No significant circularity: empirical method relies on external multi-sample estimation without self-referential derivations

full rationale

The paper presents an empirical fine-tuning procedure that estimates instance-level knowledge scores via multi-sampled inference and then applies scaled loss plus 'I don't know' supervision. No equations, derivations, or first-principles claims appear in the abstract or description; the knowledge score is computed from sampling behavior rather than being defined in terms of the target loss or predictions. This avoids all enumerated circularity patterns (self-definitional, fitted-input-as-prediction, self-citation load-bearing, etc.).
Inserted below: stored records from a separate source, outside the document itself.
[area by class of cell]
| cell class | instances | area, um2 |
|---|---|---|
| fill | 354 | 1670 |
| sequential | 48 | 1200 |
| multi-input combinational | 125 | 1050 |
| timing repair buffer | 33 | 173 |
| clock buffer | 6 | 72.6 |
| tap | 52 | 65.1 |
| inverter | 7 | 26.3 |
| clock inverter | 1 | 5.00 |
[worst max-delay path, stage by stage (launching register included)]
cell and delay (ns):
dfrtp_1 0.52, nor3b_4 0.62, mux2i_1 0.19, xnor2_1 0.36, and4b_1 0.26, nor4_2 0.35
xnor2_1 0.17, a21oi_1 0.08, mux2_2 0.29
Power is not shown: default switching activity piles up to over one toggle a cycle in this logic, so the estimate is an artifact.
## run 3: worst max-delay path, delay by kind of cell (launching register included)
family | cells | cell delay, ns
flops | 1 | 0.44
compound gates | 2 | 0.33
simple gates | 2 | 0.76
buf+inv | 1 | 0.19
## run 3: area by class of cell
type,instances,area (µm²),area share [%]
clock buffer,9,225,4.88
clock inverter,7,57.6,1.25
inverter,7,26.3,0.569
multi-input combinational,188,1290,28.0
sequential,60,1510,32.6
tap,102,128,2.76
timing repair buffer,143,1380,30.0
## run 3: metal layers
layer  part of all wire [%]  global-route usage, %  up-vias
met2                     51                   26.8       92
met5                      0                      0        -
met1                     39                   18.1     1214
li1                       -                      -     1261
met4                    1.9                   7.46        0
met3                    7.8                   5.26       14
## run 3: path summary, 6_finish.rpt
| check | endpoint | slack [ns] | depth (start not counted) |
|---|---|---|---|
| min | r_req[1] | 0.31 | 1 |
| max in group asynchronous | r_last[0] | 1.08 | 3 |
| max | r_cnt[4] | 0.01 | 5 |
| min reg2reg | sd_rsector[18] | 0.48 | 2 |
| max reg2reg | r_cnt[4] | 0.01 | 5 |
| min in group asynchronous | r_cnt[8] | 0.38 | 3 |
### config.mk
export PLATFORM = sky130hd
export DESIGN_NAME = addr_burst_reg
export DESIGN_NICKNAME = d
export VERILOG_FILES = /design/src/rtl/cpu_addr_pkg.sv /design/src/rtl/addr_burst_reg_beat_counter.sv /design/src/rtl/addr_burst_reg.sv
export SDC_FILE = /design/constraint.sdc
export NUM_CORES = 1
export LEC_CHECK = 0
export ABC_AREA = 1
export ABC_CLOCK_PERIOD_IN_PS = 3210
export CAP_MARGIN = 20
export CORE_MARGIN = 10
export CORE_UTILIZATION = 30
export CTS_CLUSTER_DIAMETER = 50
export DETAILED_ROUTE_END_ITERATION = 8
export GPL_ROUTABILITY_DRIVEN = 1
export HOLD_SLACK_MARGIN = 0.02
export SETUP_SLACK_MARGIN = 0.02
export SYNTH_ARGS = -nofsm -noshare
export SYNTH_HDL_FRONTEND = slang
export SYNTH_SLANG_ARGS = --single-unit
### constraint.sdc
create_clock -name sys_clk -period 3.21 [get_ports sys_clk]
set_input_delay 0.4815 -clock sys_clk [delete_from_list [all_inputs] [get_ports sys_clk]]
set_output_delay 0.4815 -clock sys_clk [all_outputs]
set_load 0.1 [all_outputs]
[src/rtl/multicycle_controller_pkg.sv]
// mc_ctrl_pkg: state encoding, control-field encodings and opcodes shared by controller and datapath
package mc_ctrl_pkg;
  typedef enum logic [3:0] {
    S_FETCH    = 4'd0,
    S_DECODE   = 4'd1,
    S_MEMADR   = 4'd2,
    S_MEMREAD  = 4'd3,
    S_MEMWB    = 4'd4,
    S_MEMWRITE = 4'd5,
    S_EXECR    = 4'd6,
    S_ALUWB    = 4'd7,
    S_EXECI    = 4'd8,
    S_JAL      = 4'd9,
    S_BEQ      = 4'd10
  } state_t;
  localparam logic [2:0] ALU_ADD = 3'b000;
  localparam logic [2:0] ALU_SUB = 3'b001;
  localparam logic [2:0] ALU_AND = 3'b010;
  localparam logic [2:0] ALU_OR  = 3'b011;
  localparam logic [2:0] ALU_SLT = 3'b101;
  localparam logic [1:0] ALUOP_ADD   = 2'b00;
  localparam logic [1:0] ALUOP_SUB   = 2'b01;
  localparam logic [1:0] ALUOP_FUNCT = 2'b10;
  localparam logic [1:0] SRCA_PC  = 2'b00;
  localparam logic [1:0] SRCA_RS1 = 2'b01;
  localparam logic [1:0] SRCB_RS2  = 2'b00;
  localparam logic [1:0] SRCB_FOUR = 2'b01;
  localparam logic [1:0] SRCB_IMM  = 2'b10;
  localparam logic [1:0] RES_ALUOUT    = 2'b00;
  localparam logic [1:0] RES_DATA      = 2'b01;
  localparam logic [1:0] RES_ALURESULT = 2'b10;
  localparam logic [6:0] OP_LOAD  = 7'b0000011;
  localparam logic [6:0] OP_STORE = 7'b0100011;
  localparam logic [6:0] OP_R     = 7'b0110011;
  localparam logic [6:0] OP_I     = 7'b0010011;
  localparam logic [6:0] OP_JAL   = 7'b1101111;
  localparam logic [6:0] OP_BEQ   = 7'b1100011;
endpackage

[src/rtl/multicycle_controller_if.sv]
// multicycle_controller_if: controller <-> datapath control bundle
interface multicycle_controller_if;
  logic [31:0] instr;
  logic        zero;
  logic        pc_write;
  logic        ir_write;
  logic        reg_write;
  logic        mem_write;
  logic        instruction_or_data;
  logic [1:0]  result_src;
  logic [1:0]  alu_src_a;
  logic [1:0]  alu_src_b;
  logic [2:0]  alu_control;
  logic        illegal_instr;
  logic        instr_retired;
  logic [3:0]  state;
  modport master (
    input  instr, zero,
    output pc_write, ir_write, reg_write, mem_write, instruction_or_data, result_src,
           alu_src_a, alu_src_b, alu_control, illegal_instr, instr_retired, state
  );
  modport slave (
    output instr, zero,
    input  pc_write, ir_write, reg_write, mem_write, instruction_or_data, result_src,
           alu_src_a, alu_src_b, alu_control, illegal_instr, instr_retired, state
  );
endinterface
The approach is self-contained against external benchmarks because the scoring function is a standard sampling-based consistency measure whose validity can be checked independently of the fine-tuning results.

Axiom & Free-Parameter Ledger

1 free parameters · 1 axioms · 0 invented entities

The approach rests on the domain assumption that multi-sample consistency is a valid proxy for model knowledge and that scaling the loss by this proxy will not degrade performance on known items.

free parameters (1)
  • knowledge score threshold or scaling coefficient
    Used to decide when to encourage 'I don't know' responses; value must be chosen or fitted to data.
axioms (1)
  • domain assumption Multi-sampled inference produces a reliable instance-level knowledge score
    Invoked in the abstract as the basis for weighting the learning signal.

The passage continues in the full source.